Following the highly publicized marriage of General Tom Thumb and Lavinia Warren in 1863, P. T. Barnum capitalized on the public's fascination with his troupe of little people by organizing extensive tours of the United States and Europe. Between 1869 and 1872, Nutt, Thumb, Lavinia Warren, and Minnie Warren toured the world together as "The Tom Thumb Company".

The four little people left the United States on 21 June 1869. They travelled 60,000 mi around the world, visited 587 cities and towns, and gave 1,471 performances of songs, speeches, and military drills. They returned to America in 1872. Nutt and Barnum argued after the tour. Nutt quit. He joined Harry Deakin's Lilliputian Comic Opera Company. This company toured America in an operetta called Jack, the Giant Killer.

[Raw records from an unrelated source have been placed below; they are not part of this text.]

**config.mk**
```make
export PLATFORM = sky130hd
export DESIGN_NAME = clock_disp_scan
export DESIGN_NICKNAME = d
export VERILOG_FILES = /design/src/rtl/clock_disp_pkg.sv /design/src/rtl/clock_disp_scan_bcd_to_7seg.sv /design/src/rtl/clock_disp_scan.sv
export SDC_FILE = /design/constraint.sdc
export NUM_CORES = 1
export LEC_CHECK = 0
export ABC_CLOCK_PERIOD_IN_PS = 3050
export CORE_ASPECT_RATIO = 1.25
export CORE_MARGIN = 2
export CORE_UTILIZATION = 51
export CTS_CLUSTER_DIAMETER = 60
export CTS_CLUSTER_SIZE = 14
export DETAILED_ROUTE_END_ITERATION = 8
export GPL_ROUTABILITY_DRIVEN = 0
export GPL_TIMING_DRIVEN = 1
export PLACE_DENSITY = 0.84
export SLEW_MARGIN = 20
export SYNTH_ARGS = -nofsm -noshare
export SYNTH_HDL_FRONTEND = slang
export SYNTH_SLANG_ARGS = --single-unit
```
**constraint.sdc**
```tcl
create_clock -name clk_out -period 3.05 [get_ports clk_out]
set_input_delay 0.915 -clock clk_out [delete_from_list [all_inputs] [get_ports clk_out]]
set_output_delay 0.915 -clock clk_out [all_outputs]
set_load 0.03 [all_outputs]
```
**src/rtl/clock_disp_pkg.sv**
```systemverilog
// Shared constants for the 6-digit multiplexed display scanner:
// segment codes, digit index map and colon positions.
package clock_disp_pkg;

  typedef logic [2:0] digit_idx_t;

  localparam int NUM_DIGITS = 6;

  // Active-high segment codes {g,f,e,d,c,b,a}
  localparam logic [6:0] SEG_DIGIT [0:9] = '{
    7'h3F, 7'h06, 7'h5B, 7'h4F, 7'h66,
    7'h6D, 7'h7D, 7'h07, 7'h7F, 7'h6F
  };
  localparam logic [6:0] SEG_BLANK = 7'h00;

  localparam digit_idx_t IDX_H1 = 3'd0;
  localparam digit_idx_t IDX_H2 = 3'd1;
  localparam digit_idx_t IDX_M1 = 3'd2;
  localparam digit_idx_t IDX_M2 = 3'd3;
  localparam digit_idx_t IDX_S1 = 3'd4;
  localparam digit_idx_t IDX_S2 = 3'd5;

  // The colon is drawn with the dp of the digit left of each separator
  localparam digit_idx_t IDX_COLON_HM = IDX_H2;
  localparam digit_idx_t IDX_COLON_MS = IDX_M2;

  function automatic logic [5:0] idx_onehot(input digit_idx_t idx);
    idx_onehot = 6'b000001 << idx;
  endfunction

endpackage

```
**src/rtl/clock_disp_scan_bcd_to_7seg.sv**
```systemverilog
// Combinational BCD to 7-segment decoder, active-high; values above 9
// decode to a blank digit.
module bcd_to_7seg
  import clock_disp_pkg::*;
(
  input  logic [3:0] bcd,
  output logic [6:0] seg
);

  always_comb begin
    case (bcd)
      4'd0:    seg = SEG_DIGIT[0];
      4'd1:    seg = SEG_DIGIT[1];
      4'd2:    seg = SEG_DIGIT[2];
      4'd3:    seg = SEG_DIGIT[3];
      4'd4:    seg = SEG_DIGIT[4];
      4'd5:    seg = SEG_DIGIT[5];
      4'd6:    seg = SEG_DIGIT[6];
      4'd7:    seg = SEG_DIGIT[7];
      4'd8:    seg = SEG_DIGIT[8];
      4'd9:    seg = SEG_DIGIT[9];
      default: seg = SEG_BLANK;
    endcase
  end

endmodule

```
**src/rtl/clock_disp_scan.sv**
```systemverilog
// Multiplexed 6-digit display scanner with per-frame snapshot of the time
// digits. Optional blinking of masked digits is built when BLINK_EN is defined.
module clock_disp_scan
  import clock_disp_pkg::*;
#(
  parameter int DIV            = 1000,
  parameter bit SEG_ACTIVE_LOW = 1'b1,
  parameter int BLINK_FRAMES   = 64
) (
  input  logic       clk_out,
  input  logic       rst,
  input  logic       en,
  input  logic [3:0] h1,
  input  logic [3:0] h2,
  input  logic [3:0] m1,
  input  logic [3:0] m2,
  input  logic [3:0] s1,
  input  logic [3:0] s2,
  input  logic [5:0] blink_mask,
  output logic [6:0] seg,
  output logic       dp,
  output logic [5:0] an,
  output logic       frame_start
);

  localparam int PW = $clog2(DIV);
  localparam logic [PW-1:0] PRESC_LAST = PW'(DIV - 1);
  localparam logic [6:0] SEG_OFF = SEG_ACTIVE_LOW ? 7'h7F : 7'h00;
  localparam logic [5:0] AN_OFF  = SEG_ACTIVE_LOW ? 6'h3F : 6'h00;
  localparam logic       DP_OFF  = SEG_ACTIVE_LOW ? 1'b1 : 1'b0;

  logic [PW-1:0] presc_q, presc_d;
  digit_idx_t    idx_q, idx_d;
  logic [3:0]    shadow_q [NUM_DIGITS];
  logic [3:0]    shadow_d [NUM_DIGITS];
  logic [6:0]    seg_q, seg_d;
  logic          dp_q, dp_d;
  logic [5:0]    an_q, an_d;
  logic          frame_start_q, frame_start_d;

  logic          boundary_s;
  logic          blank_s;
  logic [3:0]    cur_bcd_s;
  logic [6:0]    dec_seg_s;

  assign boundary_s = en && (idx_q == IDX_H1) && (presc_q == '0);

  always_comb begin
    presc_d = presc_q;
    idx_d   = idx_q;
    for (int i = 0; i < NUM_DIGITS; i++) shadow_d[i] = shadow_q[i];
    if (en) begin
      if (presc_q == PRESC_LAST) begin
        presc_d = '0;
        idx_d   = (idx_q == IDX_S2) ? IDX_H1 : idx_q + 3'd1;
      end else begin
        presc_d = presc_q + 1'b1;
      end
      if (boundary_s) begin
        shadow_d[0] = h1;
        shadow_d[1] = h2;
        shadow_d[2] = m1;
        shadow_d[3] = m2;
        shadow_d[4] = s1;
        shadow_d[5] = s2;
      end
    end
  end

  // The boundary cycle shows the live h1 so the new snapshot appears at once
  always_comb begin
    case (idx_q)
      IDX_H1:  cur_bcd_s = boundary_s ? h1 : shadow_q[0];
      IDX_H2:  cur_bcd_s = shadow_q[1];
      IDX_M1:  cur_bcd_s = shadow_q[2];
      IDX_M2:  cur_bcd_s = shadow_q[3];
      IDX_S1:  cur_bcd_s = shadow_q[4];
      IDX_S2:  cur_bcd_s = shadow_q[5];
      default: cur_bcd_s = 4'hF;
    endcase
  end

  bcd_to_7seg u_dec (
    .bcd (cur_bcd_s),
    .seg (dec_seg_s)
  );

`ifdef BLINK_EN
  localparam int FW = $clog2(BLINK_FRAMES + 1);

  logic [FW-1:0] frame_cnt_q, frame_cnt_d;
  logic          blink_phase_q, blink_phase_d;

  // Counter restarts at 1 so frame 0 after reset starts the first half-period
  always_comb begin
    frame_cnt_d   = frame_cnt_q;
    blink_phase_d = blink_phase_q;
    if (boundary_s) begin
      if (frame_cnt_q == FW'(BLINK_FRAMES)) begin
        frame_cnt_d   = FW'(1);
        blink_phase_d = ~blink_phase_q;
      end else begin
        frame_cnt_d = frame_cnt_q + 1'b1;
      end
    end
  end

  assign blank_s = blink_phase_d & blink_mask[idx_q];

  always_ff @(posedge clk_out) begin
    if (!rst) begin
      frame_cnt_q   <= '0;
      blink_phase_q <= 1'b0;
    end else begin
      frame_cnt_q   <= frame_cnt_d;
      blink_phase_q <= blink_phase_d;
    end
  end
`else
  logic unused_blink_mask_s;
  assign unused_blink_mask_s = ^blink_mask;
  assign blank_s = 1'b0;
`endif

  always_comb begin
    an_d          = AN_OFF;
    seg_d         = SEG_OFF;
    dp_d          = DP_OFF;
    frame_start_d = boundary_s;
    if (en) begin
      an_d  = SEG_ACTIVE_LOW ? ~idx_onehot(idx_q) : idx_onehot(idx_q);
      seg_d = blank_s ? SEG_OFF : (SEG_ACTIVE_LOW ? ~dec_seg_s : dec_seg_s);
      if (!blank_s && (idx_q == IDX_COLON_HM || idx_q == IDX_COLON_MS)) begin
        dp_d = ~DP_OFF;
      end else begin
        dp_d = DP_OFF;
      end
    end
  end

  always_ff @(posedge clk_out) begin
    if (!rst) begin
      presc_q       <= '0;
      idx_q         <= IDX_H1;
      for (int i = 0; i < NUM_DIGITS; i++) shadow_q[i] <= 4'd0;
      an_q          <= AN_OFF;
      seg_q         <= SEG_OFF;
      dp_q          <= DP_OFF;
      frame_start_q <= 1'b0;
    end else begin
      presc_q       <= presc_d;
      idx_q         <= idx_d;
      for (int i = 0; i < NUM_DIGITS; i++) shadow_q[i] <= shadow_d[i];
      an_q          <= an_d;
      seg_q         <= seg_d;
      dp_q          <= dp_d;
      frame_start_q <= frame_start_d;
    end
  end

  assign an          = an_q;
  assign seg         = seg_q;
  assign dp          = dp_q;
  assign frame_start = frame_start_q;

endmodule

```
Word-level counts from Yosys, hierarchy flattened
Memory sizes are Yosys's and may differ from the RTL's.
Index checks and enable logic that the tools add are counted.
- register bits: 28
- bits in latches: 0
- bits in writable memories: 24
- bits in read-only memories: 112
- input port bits: 33
- output and inout bits: 15
- memories: 2
- $add $sub $neg: 2
- multiply operators: 0
- div/mod/pow operators: 0
- $lt $le $gt $ge: 0
- equal/unequal tests: 6
- shifts and indexed selects: 1
- muxes and demuxes: 15
- bitwise gates (word level): 8
- reductions and logical operators: 7
- memory list (name ; words ; bits a word ; read ports ; clocked after memory_dff ; write ports ; line ; text):
    (name not given) ; 16 ; 7 ; 1 ; 0 ; 0 ; clock_disp_scan_bcd_to_7seg.sv:11 ; case (bcd)
    shadow_q ; 6 ; 4 ; 6 ; 0 ; 6 ; clock_disp_scan.sv:34 ; logic [3:0] shadow_q [NUM_DIGITS];
- operators with widths (cell ; count):
    $mux W24 ; 2
    $mux W4 ; 7
    $pmux W4 S6 ; 1
    $add A10 B1 Y10 const B ; 1
    $eq A10 B10 Y1 const B ; 1
    $logic_not A10 Y1 ; 1
    $mux W10 ; 1
    $not A7 Y7 ; 1
    $eq A3 B2 Y1 const B ; 2
    $eq A3 B3 Y1 const B ; 2
    $not A6 Y6 ; 1
    $or A1 B1 Y1 ; 6
    $shl A1 B3 Y6 const A ; 1
    $reduce_and A2 Y1 ; 2
    $add A3 B1 Y3 const B ; 1
    $eq A3 B1 Y1 const B ; 1
    $logic_not A3 Y1 ; 1
    $mux W1 ; 3
    $mux W3 ; 1
    $logic_and A1 B1 Y1 ; 2
    $logic_or A1 B1 Y1 ; 1

Longest topological paths before layout
Gate-level depths: netlist of run 1.
An unclocked memory read counts as a cell.
- depth in word-level cells: 7
- mapped depth: 13

Cells and area by module
A second synthesis of run 1 with hierarchy kept.
- cells, all modules: 249
- area total of the unflattened synthesis: 2359.8 um2
- modules (own cells, without submodules) (module ; instances ; cells an instance ; area an instance (um2)):
    clock_disp_scan ; 1 ; 223 ; 2158.3
    bcd_to_7seg ; 1 ; 26 ; 201.4

Worst setup path before layout of run 1
Ideal clock, no wire load.
- path type: input-to-reg
- start: input en
- end: register seg_q[1] (netlist: seg[1])
- arrival: 2.550 ns
- path slack: 0.369 ns
- cell stages on the path: 10
- buffers on the path: 1
- cells stage by stage: buf_2 > and4bb_1 > nand4_4 > mux2i_1 > o211ai_1 > inv_1 > ha_1 > inv_1 > a21oi_1 > o21ai_0
- longest elaborated chain between the ends: 6
- elaborated cells between the ends (all ways): 7
- those cells by class: 2 x mux; 1 x bitwise; 3 x reduce/logical; 1 x memory
- ends and longest elaborated chain (what ; line ; text):
    start, declared ; clock_disp_scan.sv:12 ; input logic en,
    $logic_and A1 B1 Y1 (2 in series) ; clock_disp_scan.sv:46 ; assign boundary_s = en && (idx_q == IDX_H1) && (presc_q == '0);
    $mux W4 ; clock_disp_scan.sv:73 ; IDX_H1: cur_bcd_s = boundary_s ? h1 : shadow_q[0];
    $pmux W4 S6 ; clock_disp_scan.sv:72 ; case (idx_q)
    $mem_v2 Z16 W7 ; n/a ;
    $not A7 Y7 ; clock_disp_scan.sv:132 ; seg_d = blank_s ? SEG_OFF : (SEG_ACTIVE_LOW ? ~dec_seg_s : dec_seg_s);
    end signal, assigned ; clock_disp_scan.sv:155 ; seg_q <= seg_d;
    end, declared ; clock_disp_scan.sv:36 ; logic [6:0] seg_q, seg_d;
Parallel ways exist; a longest one is shown, timed or not.
A chain may end at the register's enable or synchronous reset.

Final worst setup path of run 1
Same ends and word-level chain as after synthesis.

==> flow_metrics.py, run 1 <==
metrics = {
    "run_status": {
        "outcome": "completed",
    },
    "sta": {
        "finalClockSkew_ps": 9.16,
        "report.final.slew_viol_count": 0,
        "grt_setup_unrepaired": "no",
        "slew-limit-headroom": 0.700,
        "setup_tns_ps": 0,
        "final_hold_viol_count": 0,
        "setup_viol": 0,
        "min_period_ps": 2790,
        "max_freq_mhz": 358,
        "worst_pin_slew_ps": 446,
        "fin_crit_sh": 0.916,
    },
    "final_layout": {
        "regArea_sq_mm": 0.00104,
        "multiInputGateArea_sq_mm": 0.00121,
        "syn_to_final_growth_pct": 25.2,
        "fillers": 335,
        "fin_cells": 349,
        "final_nets": 332,
        "drive_gt1_frac": 0.0859,
        "diodes": 0,
    },
    "drt": {
        "drt-total-wl_um": 4590,
        "ant_nets": 0,
        "drtPass1Iterations": 4,
        "vias": 1825,
        "wl_per_cell_um": 13.1,
        "viasPerCell": 5.23,
        "drtIter0Drc": 114,
        "drc": 0,
    },
    "global_route": {
        "grt_pass1_vias": 1763,
        "grt_pass1_wl_um": 8040,
        "grt_start_max_net_pins": 31,
        "antenna_found_initial": 0,
        "grt-ovfl-total": 0,
        "grt_usage": 0.201,
    },
    "cts": {
        "cts-root-buf": "clkbuf_8",
        "clock_latency_ps": 300,
        "cts_setup_buffers": 0,
        "clockBufferDepth": 2,
        "clk_pin_slew_ps": 80,
        "tritoncts": "yes",
        "cts.sinks": 52,
        "htree_levels": 2,
        "cts_buffers": 5,
        "hold_buffers": 0,
        "cts_resized": 0,
    },
    "worst_setup_path": {
        "path_delay_family": "buffers and inverters",
        "max_stage_delay_ps": 490,
        "setup.worst_path.end_class": "register",
        "cp_num_buf_inv": 3,
        "path_cells": "clkdlybuf4s50_1 > and4bb_1 > nand4_4 > mux2i_1 > o211ai_1 > inv_1 > ha_1 > inv_1 > a21oi_1 > o21ai_0",
        "critPathLaunchType": "input port",
        "cp_data_required_time_ps": 3230,
        "crit_type": "input port to register",
        "crit_slowest_cell": "clkdlybuf4s50_1",
        "crit_path_frequent_cell": "inv_1",
        "cp.arrival_ps": 2970,
        "crit_fanout": 5,
    },
    "logic_synthesis": {
        "synth_top_cells_by_area": "dfxtp_1 44%, mux2i_1 13%, nor2_1 7.5%, ha_1 4.3%, nand2_1 2.9%",
        "yosys.area.top_type_share": 0.443,
        "synth.distinct_cells": 45,
        "yosys.area_share.simple": 0.201,
        "netlist_instances": 248,
        "ys_seq_elements": 52,
        "yosysSeqAreaShare": 0.443,
        "synth-warning-count": 0,
        "synth_flop_cell": "dfxtp_1",
        "synthXorXnorAreaFrac": 0.0372,
        "synth_edf_count": 0,
        "yosys.area_share.adder": 0.0426,
        "syn_area_per_cell_sq_um": 9.48,
        "netlist_top_cells_count": "52 x dfxtp_1, 47 x nor2_1, 30 x mux2i_1",
        "synth_most_common_cell": "dfxtp_1",
        "synth_area_leader_cell": "dfxtp_1",
        "syn-num-nets": 289,
        "synth-compound-area-share": 0.0989,
        "netlist_area_sq_mm": 0.00235,
        "async_reset_ff_frac": 0,
        "synth_top_family_by_area": "simple AND/OR/NAND/NOR gates",
        "synthMuxAreaShare": 0.134,
    },
    "floorplan": {
        "num_rows": 27,
        "fp.dieW_um": 64.7,
        "initial_core_util": 0.532,
        "coreArea_sq_mm": 0.00443,
        "io_pins": 48,
        "die-area_sq_mm": 0.00518,
        "die_y_um": 79.9,
    },
    "run": {
        "max_cap_violations": 0,
    },
    "placement": {
        "placedCellCount": 342,
        "dp_hpwl_um": 3380,
        "port_buffers": 41,
    },
    "power": {
        "ir_drop_mv": 0.392,
        "clkPwrFrac": 0.287,
        "power_frac_seq": 0.524,
        "intPower_mw": 1.06,
        "p_per_area_mw_per_mm2": 478,
        "p_leak_nw": 1.26,
        "comb_power_share": 0.189,
        "power_switching_uw": 351,
        "switching_share": 0.250,
    },
    "hold_path": {
        "hp-class": "register to register",
    },
}
-- sequential cells by signal, indices dropped and copies added (netlist names) --
name	count
shadow_q	24
presc_q	10
seg	7
an	6
idx_q	3
dp	1
frame_start	1
-- power groups by stage --
stage / clock (mW) / sequential (mW) / combinational (mW)
floorplan: 0 / 0.771 / 0.148
global placement: 0 / 0.752 / 0.259
detailed placement: 0 / 0.753 / 0.266
CTS: 0.416 / 0.738 / 0.267
global route: 0.448 / 0.741 / 0.292
finish: 0.404 / 0.737 / 0.266
-- worst min-delay path, delay by kind of cell, from the launching register on --
family           cells  cell delay [ps]
and+or+nand+nor      1               70
muxes                1               70
DFF                  1              330
-- cells by family (layout without fill, tap and decap cells) --
kind of cell               after synthesis  count (layout)
DFF                                     52              52
and+or+nand+nor                         91              91
buffers and inverters                   24              67
adders and majority gates                8               8
AOI/OAI and AO/OA                       32              32
xor gates and xnor gates                10              10
muxes                                   31              31
-- layout make-up --
cell class | instances | area share
well taps | 58 | 0.0246
clock buffers | 7 | 0.0327
inverters | 10 | 0.0127
flip-flops and latches | 52 | 0.354
repair buffers | 50 | 0.167
multi-input cells | 172 | 0.410
-- layout by cell type (no fill, tap or decap), types with 2 or more instances in the layout --
cell	netlist	final
o21ai_0	3	3
clkdlybuf4s50_1	0	41
ha_1	8	8
a21oi_1	9	9
buf_4	0	8
a221oi_1	2	2
and4_1	2	2
xnor2_1	3	3
nor2b_1	3	3
nor2_1	47	47
o21ai_1	2	2
nand4_1	2	2
dfxtp_1	52	52
a21o_1	3	3
and3_1	2	2
o211ai_1	3	3
inv_1	10	10
nand3_1	3	3
and2_1	3	3
nand2_1	18	18
clkbuf_8	0	7
mux2i_1	30	30
xor2_1	7	7
-- per-layer routing --
metal  global-route usage  vias up  wire (um)  share of wire
met5                    0        -          0              0
met4               0.0809        0         90          0.020
met3               0.0522        8        198          0.043
met2                0.355       54       2350           0.51
met1                0.227      834       1950           0.42
li1                     -      929          -              -
-- worst paths after layout --
path,depth (start not counted),slack [ps],startpoint,to
worst max-delay path,10,260,en,seg[1]
worst min-delay path,2,500,shadow_q[2][0],shadow_q[2][0]
worst max register to register,8,330,idx_q[1],seg[0]
worst min register to register,2,500,shadow_q[2][0],shadow_q[2][0]
-- stage by stage --
| stage | cell area [sq um] | hold slack (ps) | power, mW | utilization | worst slack (ps) |
|---|---|---|---|---|---|
| after CTS | 2940 | 515 | 1.42 | 0.665 | 237 |
| after global routing | 2940 | 530 | 1.48 | 0.665 | 95.5 |
| final | 2940 | 503 | 1.41 | 0.665 | 256 |
| after detailed placement | 2850 | 493 | 1.02 | 0.643 | -77.2 |
| after floorplan | 2350 | 456 | 0.919 | - | 369 |
| after global placement | 2850 | 478 | 1.01 | 0.643 | -18.9 |
Note: power is estimated with default switching activity, not from simulation.
==> run 2: changes to the inputs <==
- CAP_MARGIN: unset -> 20
- CORE_ASPECT_RATIO: 1.25 -> 0.8
- SETUP_SLACK_MARGIN: unset -> 0.02
==> run 2 against run 1 <==
Effect of this change:
- setup slack better by 11 ps
- sequential share of layout area hardly changed
- non-clock buffer count is 2 higher
- power is 0.41% lower
- clock power hardly changed
- sequential power hardly changed
- core utilization is 1.3 points lower
- register-to-register slack better by 280 ps
- critical path depth stayed put
- first-iteration DRC count is 35% lower
- via count is 0.38% lower
==> flow_metrics.py, run 2 (synthesized netlist as in run 1, its figures left out) <==
metrics = {
    "run_status": {
        "outcome": "completed",
    },
    "sta": {
        "max_freq_mhz": 359,
        "setup_viol": 0,
        "worst_pin_slew_ps": 610,
        "slew-limit-headroom": 0.593,
        "final_hold_viol_count": 0,
        "hold-worst-slack_ps": 513,
        "setup_tns_ps": 0,
        "grt_setup_unrepaired": "no",
        "finalClockSkew_ps": 7.85,
        "report.final.slew_viol_count": 0,
        "fin_crit_sh": 0.912,
        "min_period_ps": 2780,
    },
    "cts": {
        "clockBufferDepth": 2,
        "clock_latency_ps": 300,
        "cts.sinks": 52,
        "tritoncts": "yes",
        "clk_pin_slew_ps": 90,
        "cts-root-buf": "clkbuf_8",
        "htree_levels": 2,
        "cts_buffers": 5,
        "cts_setup_buffers": 0,
        "hold_buffers": 0,
        "cts_resized": 0,
    },
    "floorplan": {
        "initial_core_util": 0.521,
        "die-area_sq_mm": 0.00518,
        "fp.dieW_um": 79.9,
        "io_pins": 48,
        "die_y_um": 64.7,
        "coreArea_sq_mm": 0.00451,
        "num_rows": 22,
    },
    "global_route": {
        "grt_pass1_vias": 1685,
        "grt-ovfl-total": 0,
        "grt_start_max_net_pins": 31,
        "grt_usage": 0.183,
        "antenna_found_initial": 0,
        "grt_pass1_wl_um": 7510,
    },
    "worst_setup_path": {
        "cp_num_buf_inv": 3,
        "setup.worst_path.end_class": "register",
        "path_delay_family": "buffers and inverters",
        "cp_data_required_time_ps": 3230,
        "crit_fanout": 6,
        "cp.arrival_ps": 2960,
        "max_stage_delay_ps": 480,
        "crit_type": "input port to register",
        "critPathLaunchType": "input port",
        "crit_slowest_cell": "clkdlybuf4s50_1",
        "path_cells": "clkdlybuf4s50_1 > and4bb_1 > nand4_4 > mux2i_1 > o211ai_1 > inv_1 > ha_1 > inv_1 > a21oi_1 > o21ai_0",
        "worstRegToRegCells": 9,
        "cp.depth": 10,
        "crit_path_frequent_cell": "inv_1",
    },
    "drt": {
        "drt-total-wl_um": 4390,
        "viasPerCell": 5.14,
        "drtPass1Iterations": 4,
        "drc": 0,
        "drtIter0Drc": 74,
        "vias": 1818,
        "wl_per_cell_um": 12.4,
        "ant_nets": 0,
    },
    "hold_path": {
        "hp-class": "register to register",
        "min_delay_path_depth": 2,
    },
    "placement": {
        "dp_hpwl_um": 3260,
        "port_buffers": 41,
    },
    "final_layout": {
        "largest_reg_flops": 24,
        "final_cell_mix": "52 x dfxtp_1, 47 x nor2_1, 41 x clkdlybuf4s50_1",
        "syn_to_final_growth_pct": 25.3,
        "diodes": 0,
        "largest_register": "shadow_q",
        "final_nets": 334,
        "final_common_cell": "dfxtp_1",
        "drive_gt1_frac": 0.0918,
    },
    "power": {
        "ir_drop_mv": 0.384,
        "p_leak_nw": 1.26,
        "p_per_area_mw_per_mm2": 475,
    },
    "run": {
        "max_cap_violations": 0,
    },
}
run 2: per-layer routing:
metal	GRT usage	part of all wire	up-vias
met3	0.0404	0.040	10
met1	0.258	0.52	830
met5	0	0	-
li1	-	-	927
met4	0.0720	0.021	0
met2	0.272	0.41	51
run 2: worst paths after layout:
| check | to | slack (ps) | startpoint |
|---|---|---|---|
| hold / removal | shadow_q[0][3] | 510 | shadow_q[0][3] |
| hold reg to reg | shadow_q[0][3] | 510 | shadow_q[0][3] |
| setup reg to reg | seg[1] | 610 | idx_q[1] |
| setup / recovery | seg[1] | 270 | en |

Nutt and his brother Rodnia put together a variety show. It played in Portland, Oregon. It was not a success. Nutt went to San Francisco, California, and put together another show. He tired of the life within a year and quit. Another show he put together about this time was not successful either. Nutt ran a couple of saloons in Oregon and San Francisco, but these were not successes.

After his failures on the West Coast, Nutt went back to New York City. He bought a saloon, which was closed after he was caught selling liquor without a license. Nutt was in charge of an amusement area called Rockaway Pier for a time. He returned to performing with an act called "Tally-Ho".

== Death ==
Early in 1881, Nutt had an attack of Bright's disease (nephritis). He was sick for more than two months. He died on 25 May 1881 at the Anthony House in New York City. Nutt's wife cried over his coffin at the funeral. She called him her "dear little boy", and said that he was "so good". Nutt was buried in Merrill Cemetery at Manchester, New Hampshire.

His grave is unmarked. It is thought that he was buried in a spot either next to or possibly between his parents, or between the siblings that were also interred in the family plot.

Nutt had grown from his original 29 in to 43 in, and weighed a little less than 70 lb at his death. In 1891, the editors of Appleton's Cyclopedia wrote, "Commodore Nutt was distinguished for large-hearted virtues that are often lacking in bigger men; his genial temper was allied to constancy and generosity that entitle his memory to the highest respect." The editors noted that Nutt was "for many years faithful to an early love."